There looks to be plenty of flex available to get a new valve installed.....the bottom section will just be pulled out of the way. I don't know about cutting any pipe.....that will be determined by the length of the new valve. If it's much shorter, the pipe can be cut because new pipe will need to be added. The plumber will desolder the joints and use an outside brush to clean the old solder away while the pipe is hot and the solder still in a fluid state.


----------



## Solidify (May 12, 2011)

Sabl, he said he was going to cut the old valve off, is it better if i ask him
To sweat it off?

EDIT: nvm i think i understand now, if the new valve's body is longer than the existing gate valve he will have no choice to cut some pipe. The only way sweating will work is if the new valve body is smaller or equal to the length of the current valve body, am i getting that tight?

Because naturally id like to have as few unnatural connections


----------



## SABL (Jul 4, 2008)

I don't think cutting is really needed but I'm not the person doing the job.....I'm only expressing the way I would do the job. If there is enough flex to move the lower pipe out of the way I would never do any cutting. Best I can say is to trust the person you have hired as long as he is a professional. 

BTW....only another opinion. The valve replacement in the video was not done the way I would have done it.......but again, I was not the one doing the job. When using the slide connections IMO it is better to work from either the center or outside pipes. Sliding the connections on the inside or outside pipes allow for maximum pipe length. Notice how the person worked one outside and one inside connection......the pipes were not as long as they could have been and he only got 1/2 of a joint. What I call the outside is the existing pipes and the slide connections should have been placed on those pipes and slid completely out of the way to allow the new valve and smaller pieces of pipe to be placed between them.....maximum length and max joint surface.

EDIT:

Can be done either way.....as long as the slide connections can be slid completely out of the way to allow max pipe length.


----------



## Basementgeek (Feb 7, 2005)

I would have fixed it by rebuilding the old valve in place. No soldering needed.

BG


----------



## Solidify (May 12, 2011)

BG, what do you mean by rebuilding?


----------



## Basementgeek (Feb 7, 2005)

Replacing the washer and the packing.

BG


----------



## Solidify (May 12, 2011)

The washer is fine, its the soldered joint that leaks. Bit i figured why go through that trouble.. Ill just put a ball vàlve


----------



## Basementgeek (Feb 7, 2005)

OK, up to you as you are the owner.I have a couple that I know will drip a little if I turn them off. I never turn them off.

BG


----------



## Solidify (May 12, 2011)

Well this is the shut off for the outdoor spicket which needs to be used seasonally


----------



## Solidify (May 12, 2011)

The plumber passed by while I was at school this morning (sis let him in). I guess he decided to put a compression fitting. The valve I'm holding in my hand is the valve I'd bought to supply him incase he was going to charge me more for the parts but he kept his 50$ figure for the entire job including parts and labour.

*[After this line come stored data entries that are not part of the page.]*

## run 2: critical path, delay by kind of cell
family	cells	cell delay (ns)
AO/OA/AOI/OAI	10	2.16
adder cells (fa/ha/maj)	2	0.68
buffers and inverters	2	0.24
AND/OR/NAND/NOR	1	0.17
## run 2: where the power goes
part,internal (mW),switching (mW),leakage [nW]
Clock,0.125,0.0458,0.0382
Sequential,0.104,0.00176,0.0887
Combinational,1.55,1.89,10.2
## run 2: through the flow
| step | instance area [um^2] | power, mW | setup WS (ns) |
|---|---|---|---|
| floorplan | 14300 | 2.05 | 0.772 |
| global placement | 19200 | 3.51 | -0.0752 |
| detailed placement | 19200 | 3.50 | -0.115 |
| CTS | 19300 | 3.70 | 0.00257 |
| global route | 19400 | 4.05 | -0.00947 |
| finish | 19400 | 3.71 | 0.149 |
--- src/rtl/address_pool_allocator_assert.svh ---
// Assertion macros for the address pool allocator.
// Depends on a clock named clk_i and an active-low reset named rst_ni in the using module.
`ifndef ADDRESS_POOL_ALLOCATOR_ASSERT_SVH
`define ADDRESS_POOL_ALLOCATOR_ASSERT_SVH

// Same-cycle implication, disabled during reset.
`define APA_ASSERT_NOW(label, ante, cons) \
  label: assert property (@(posedge clk_i) disable iff (!rst_ni) (ante) |-> (cons)) \
    else $error("address pool allocator: same-cycle check failed");

// Next-cycle implication, disabled during reset.
`define APA_ASSERT_NEXT(label, ante, cons) \
  label: assert property (@(posedge clk_i) disable iff (!rst_ni) (ante) |=> (cons)) \
    else $error("address pool allocator: next-cycle check failed");

`endif

--- src/rtl/apa_pkg.sv ---
// Shared constants and types of the address pool allocator.
// Used by apa_row_find and address_pool_allocator; depends on nothing.
package apa_pkg;

  // Default number of host bits below the network prefix.
  localparam int HOST_BITS = 8;

  // One memory row holds eight 2-bit slot codes.
  localparam int COL_BITS  = 3;
  localparam int ROW_SLOTS = 1 << COL_BITS;
  localparam int ROW_W     = 2 * ROW_SLOTS;

  // Slot status codes.
  localparam logic [1:0] SLOT_FREE  = 2'd0;
  localparam logic [1:0] SLOT_ALLOC = 2'd1;
  localparam logic [1:0] SLOT_REUSE = 2'd2;

  // Request kinds.
  localparam logic [1:0] KIND_CLAIM   = 2'd0;
  localparam logic [1:0] KIND_RELEASE = 2'd1;
  localparam logic [1:0] KIND_NEXT    = 2'd2;

  // Configuration register indexes.
  localparam int CFG_IDX_W = 2;
  localparam logic [CFG_IDX_W-1:0] REG_PREFIX = 2'd0;
  localparam logic [CFG_IDX_W-1:0] REG_FIRST  = 2'd1;
  localparam logic [CFG_IDX_W-1:0] REG_LAST   = 2'd2;

  // Result of a search over one memory row.
  typedef struct packed {
    logic                hit;
    logic [COL_BITS-1:0] col;
  } find_t;

endpackage

--- src/rtl/address_pool_allocator.sv ---
// Top level of the address pool allocator: slot status memory, request
// sequencer and configuration registers. Depends on apa_pkg, apa_row_find
// and address_pool_allocator_assert.svh.
//
// Usage:
//   A request (kind_i, address_i) is taken at a clock edge where start_i is
//   high and busy_o is low. Its single result appears on ok_o and granted_o,
//   marked by done_o for exactly one cycle; the receiver cannot stall, so
//   every result is a transfer in the cycle it is shown.
//   Configuration is a separate valid/ready channel (cfg_index_i, cfg_data_i)
//   that is always ready; write it only while the block is idle.
//   Slot status lives in a memory of rows of eight 2-bit codes, read through a
//   registered port, modified and written back. Only one request is in
//   flight, so a write always lands before the next read of any row.
// Sequence: claim or release reads the addressed row, then answers and
//   writes back the changed slot. Unused kind, or next with nothing to give,
//   answers without a memory access. Next searches one memory row at a time,
//   first the rows from row 0 up to the lowest reuse entry (while reuse entries
//   are counted), then, if none is found, the rows from the cursor onward.
// Reset: a clearing pass writes every row to free, one row at a time,
//   with busy_o high; configuration writes are taken.
module address_pool_allocator #(
  parameter int HOST_BITS = apa_pkg::HOST_BITS
) (
  input  logic                          clk_i,
  input  logic                          rst_ni,
  input  logic                          start_i,
  output logic                          busy_o,
  input  logic [1:0]                    kind_i,
  input  logic [31:0]                   address_i,
  output logic                          done_o,
  output logic                          ok_o,
  output logic [31:0]                   granted_o,
  input  logic                          cfg_valid_i,
  output logic                          cfg_ready_o,
  input  logic [apa_pkg::CFG_IDX_W-1:0] cfg_index_i,
  input  logic [23:0]                   cfg_data_i
);

  localparam int ColBits   = apa_pkg::COL_BITS;
  localparam int RowW      = apa_pkg::ROW_W;
  localparam int RowBits   = HOST_BITS - ColBits;
  localparam int Rows      = 1 << RowBits;
  localparam int SlotCount = 1 << HOST_BITS;
  localparam int CurW      = ((HOST_BITS > 8) ? HOST_BITS : 8) + 1;
  localparam int CntW      = HOST_BITS + 1;
  localparam int PfxW      = 32 - HOST_BITS;

  typedef enum logic [4:0] {
    ST_CLEAR  = 5'b00001,
    ST_IDLE   = 5'b00010,
    ST_LOOK   = 5'b00100,
    ST_REUSE  = 5'b01000,
    ST_CURSOR = 5'b10000
  } state_e;

  state_e              state_q, state_d;
  logic [RowBits-1:0]  clr_q, clr_d;
  logic [RowBits-1:0]  row_q, row_d;
  logic [CurW-1:0]     cursor_q, cursor_d;
  logic [CntW-1:0]     reuse_cnt_q, reuse_cnt_d;
  logic [1:0]          kind_q;
  logic [31:0]         addr_q;
  logic [23:0]         net_prefix_q;
  logic [7:0]          range_first_q, range_last_q;
  logic                done_q, done_d;
  logic                ok_q, ok_d;
  logic [31:0]         granted_q, granted_d;

  // Slot status memory and its ports.
  logic [RowW-1:0]     mem_q [Rows];
  logic [RowW-1:0]     mem_rdata_q;
  logic                mem_re, mem_we;
  logic [RowBits-1:0]  mem_raddr, mem_waddr;
  logic [RowW-1:0]     mem_wdata;
  logic [ColBits-1:0]  set_col;
  logic [1:0]          set_val;

  logic                cfg_we;
  logic [31:0]         pfx_full;
  logic [PfxW-1:0]     pfx;
  logic [CurW-1:0]     host_ext, rl_ext;
  logic                addr_match;
  logic [1:0]          look_slot;
  logic                cur_avail, last_row_same, miss_avail;
  logic [ColBits-1:0]  hi_col;
  logic [CurW-1:0]     nxt_row_start, miss_next;
  logic [RowBits-1:0]  cur_row;
  logic                search_reuse;
  apa_pkg::find_t      find;

  assign cfg_ready_o = 1'b1;
  assign cfg_we      = cfg_valid_i & cfg_ready_o;
  assign busy_o      = (state_q != ST_IDLE);
  assign done_o      = done_q;
  assign ok_o        = ok_q;
  assign granted_o   = granted_q;

  // Address matching against prefix and host range.
  assign pfx_full   = 32'(net_prefix_q);
  assign pfx        = pfx_full[PfxW-1:0];
  assign host_ext   = CurW'(addr_q[HOST_BITS-1:0]);
  assign rl_ext     = CurW'(range_last_q);
  assign addr_match = (addr_q[31:HOST_BITS] == pfx) &&
                      (host_ext >= CurW'(range_first_q)) && (host_ext <= rl_ext);
  assign look_slot  = mem_rdata_q[{addr_q[ColBits-1:0], 1'b0} +: 2];

  // Cursor bookkeeping: the cursor is in use while it sits at or below the
  // range end and inside the slot space.
  assign cur_row       = cursor_q[HOST_BITS-1:ColBits];
  assign cur_avail     = (cursor_q <= rl_ext) && (cursor_q < CurW'(SlotCount));
  assign last_row_same = (rl_ext[CurW-1:ColBits] == cursor_q[CurW-1:ColBits]);
  assign hi_col        = last_row_same ? rl_ext[ColBits-1:0] : '1;
  assign nxt_row_start = {cursor_q[CurW-1:ColBits] + 1'b1, {ColBits{1'b0}}};
  assign miss_next     = last_row_same ? (rl_ext + 1'b1) : nxt_row_start;
  assign miss_avail    = (miss_next <= rl_ext) && (miss_next < CurW'(SlotCount));

  // Row search, shared by the reuse scan and the cursor scan.
  assign search_reuse = (state_q == ST_REUSE);

  apa_row_find u_find (
    .row_i   (mem_rdata_q),
    .reuse_i (search_reuse),
    .lo_i    (search_reuse ? '0 : cursor_q[ColBits-1:0]),
    .hi_i    (search_reuse ? '1 : hi_col),
    .find_o  (find)
  );

  // Request sequencer.
  always_comb begin
    state_d     = state_q;
    clr_d       = clr_q;
    row_d       = row_q;
    cursor_d    = cursor_q;
    reuse_cnt_d = reuse_cnt_q;
    done_d      = 1'b0;
    ok_d        = ok_q;
    granted_d   = granted_q;
    mem_re      = 1'b0;
    mem_raddr   = '0;
    mem_we      = 1'b0;
    mem_waddr   = '0;
    set_col     = '0;
    set_val     = apa_pkg::SLOT_ALLOC;

    unique case (state_q)
      ST_CLEAR: begin
        mem_we    = 1'b1;
        mem_waddr = clr_q;
        clr_d     = clr_q + 1'b1;
        if (clr_q == '1) begin
          state_d = ST_IDLE;
        end
      end
      ST_IDLE: begin
        if (start_i) begin
          case (kind_i)
            apa_pkg::KIND_CLAIM, apa_pkg::KIND_RELEASE: begin
              mem_re    = 1'b1;
              mem_raddr = address_i[HOST_BITS-1:ColBits];
              state_d   = ST_LOOK;
            end
            apa_pkg::KIND_NEXT: begin
              if (reuse_cnt_q != '0) begin
                mem_re    = 1'b1;
                mem_raddr = '0;
                row_d     = '0;
                state_d   = ST_REUSE;
              end else if (cur_avail) begin
                mem_re    = 1'b1;
                mem_raddr = cur_row;
                state_d   = ST_CURSOR;
              end else begin
                done_d    = 1'b1;
                ok_d      = 1'b0;
                granted_d = '0;
              end
            end
            default: begin
              done_d    = 1'b1;
              ok_d      = 1'b0;
              granted_d = '0;
            end
          endcase
        end
      end
      ST_LOOK: begin
        done_d    = 1'b1;
        granted_d = '0;
        mem_waddr = addr_q[HOST_BITS-1:ColBits];
        set_col   = addr_q[ColBits-1:0];
        state_d   = ST_IDLE;
        if (kind_q == apa_pkg::KIND_CLAIM) begin
          ok_d = 1'b0;
          if (addr_match && ((look_slot == apa_pkg::SLOT_REUSE) ||
                             (look_slot == apa_pkg::SLOT_FREE))) begin
            ok_d    = 1'b1;
            mem_we  = 1'b1;
            set_val = apa_pkg::SLOT_ALLOC;
            if ((look_slot == apa_pkg::SLOT_REUSE) && (reuse_cnt_q != '0)) begin
              reuse_cnt_d = reuse_cnt_q - 1'b1;
            end
          end
        end else begin
          ok_d = 1'b1;
          if (addr_match && (look_slot == apa_pkg::SLOT_ALLOC)) begin
            mem_we      = 1'b1;
            set_val     = apa_pkg::SLOT_REUSE;
            reuse_cnt_d = reuse_cnt_q + 1'b1;
          end
        end
      end
      ST_REUSE: begin
        if (find.hit) begin
          mem_we      = 1'b1;
          mem_waddr   = row_q;
          set_col     = find.col;
          reuse_cnt_d = reuse_cnt_q - 1'b1;
          done_d      = 1'b1;
          ok_d        = 1'b1;
          granted_d   = {pfx, row_q, find.col};
          state_d     = ST_IDLE;
        end else if (row_q == '1) begin
          // No reuse entry despite a nonzero count: drop the count.
          reuse_cnt_d = '0;
          if (cur_avail) begin
            mem_re    = 1'b1;
            mem_raddr = cur_row;
            state_d   = ST_CURSOR;
          end else begin
            done_d    = 1'b1;
            ok_d      = 1'b0;
            granted_d = '0;
            state_d   = ST_IDLE;
          end
        end else begin
          mem_re    = 1'b1;
          mem_raddr = row_q + 1'b1;
          row_d     = row_q + 1'b1;
        end
      end
      ST_CURSOR: begin
        if (find.hit) begin
          mem_we    = 1'b1;
          mem_waddr = cur_row;
          set_col   = find.col;
          cursor_d  = CurW'({cur_row, find.col}) + 1'b1;
          done_d    = 1'b1;
          ok_d      = 1'b1;
          granted_d = {pfx, cur_row, find.col};
          state_d   = ST_IDLE;
        end else begin
          cursor_d = miss_next;
          if (miss_avail) begin
            mem_re    = 1'b1;
            mem_raddr = miss_next[HOST_BITS-1:ColBits];
          end else begin
            done_d    = 1'b1;
            ok_d      = 1'b0;
            granted_d = '0;
            state_d   = ST_IDLE;
          end
        end
      end
      default: begin
        state_d = ST_IDLE;
      end
    endcase

    // Writing range_first also moves the cursor.
    if (cfg_we && (cfg_index_i == apa_pkg::REG_FIRST)) begin
      cursor_d = CurW'(cfg_data_i[7:0]);
    end
  end

  // Write data: the clearing pass writes free rows, otherwise one slot of
  // the row just read is replaced.
  always_comb begin
    mem_wdata = mem_rdata_q;
    mem_wdata[{set_col, 1'b0} +: 2] = set_val;
    if (state_q == ST_CLEAR) begin
      mem_wdata = '0;
    end
  end

  // Slot status memory, one write and one registered read per cycle.
  always_ff @(posedge clk_i) begin
    if (mem_we) begin
      mem_q[mem_waddr] <= mem_wdata;
    end
    if (mem_re) begin
      mem_rdata_q <= mem_q[mem_raddr];
    end
  end

  // Control state and configuration registers.
  always_ff @(posedge clk_i or negedge rst_ni) begin
    if (!rst_ni) begin
      state_q       <= ST_CLEAR;
      clr_q         <= '0;
      row_q         <= '0;
      cursor_q      <= '0;
      reuse_cnt_q   <= '0;
      done_q        <= 1'b0;
      net_prefix_q  <= '0;
      range_first_q <= '0;
      range_last_q  <= 8'hFF;
    end else begin
      state_q     <= state_d;
      clr_q       <= clr_d;
      row_q       <= row_d;
      cursor_q    <= cursor_d;
      reuse_cnt_q <= reuse_cnt_d;
      done_q      <= done_d;
      if (cfg_we) begin
        unique case (cfg_index_i)
          apa_pkg::REG_PREFIX: net_prefix_q  <= cfg_data_i;
          apa_pkg::REG_FIRST:  range_first_q <= cfg_data_i[7:0];
          apa_pkg::REG_LAST:   range_last_q  <= cfg_data_i[7:0];
          default: ;
        endcase
      end
    end
  end

  // Request and result payload.
  always_ff @(posedge clk_i) begin
    if (start_i && !busy_o) begin
      kind_q <= kind_i;
      addr_q <= address_i;
    end
    ok_q      <= ok_d;
    granted_q <= granted_d;
  end

  // Checks on the sequencer.
`include "address_pool_allocator_assert.svh"

  `APA_ASSERT_NEXT(a_accept_leads_on, start_i && !busy_o, done_o || busy_o)
  `APA_ASSERT_NOW(a_done_after_work, done_o, $past(busy_o) || $past(start_i))
  `APA_ASSERT_NOW(a_fail_grants_zero, done_o && !ok_o, granted_o == '0)
  `APA_ASSERT_NOW(a_reuse_bounded, 1'b1, reuse_cnt_q <= CntW'(SlotCount))

endmodule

I noticed that he used a hacksaw to cut the pipe (crooked cut) since his cutter didn't fit behind the pipe. Also, it's shame the new valve doesn't have a stop.


----------



## oscer1 (Jan 27, 2010)

looking at the pictures it does have stops on it. i have not seen a ball valve that not had them.


----------



## Solidify (May 12, 2011)

sorry i meant a waste, not a stop.. like the old valve he removed (where im holding from).. i dont see a waste on the new valve


----------



## oscer1 (Jan 27, 2010)

with out the waste on it you won't be able to drain out the line. so if its for an outside spicket it could freeze and split the pipe if water is not drained. did you ever drain that line before winter?


----------



## Solidify (May 12, 2011)

Yes, it's for an outdoor hose. With the old valve, I never even used the waste. I would simply turn on the hose all the way outside, then come inside and turn off the water inside and let the remaining water drain outside. We've done this for 10 years and never had a burst pipe. I guess it's because there isn't much water left in that portion of the pipe to burst it when and if it freezes.


----------



## oscer1 (Jan 27, 2010)

then i would say you dont need to worry about it having a waste on it then.


----------



## Solidify (May 12, 2011)

Perfect. Thanks again oscer.


----------



## oscer1 (Jan 27, 2010)

Your welcome


----------



## Basementgeek (Feb 7, 2005)

You have no idea how it was cut as you were not home. I doubt it was a hacksaw, not enough room.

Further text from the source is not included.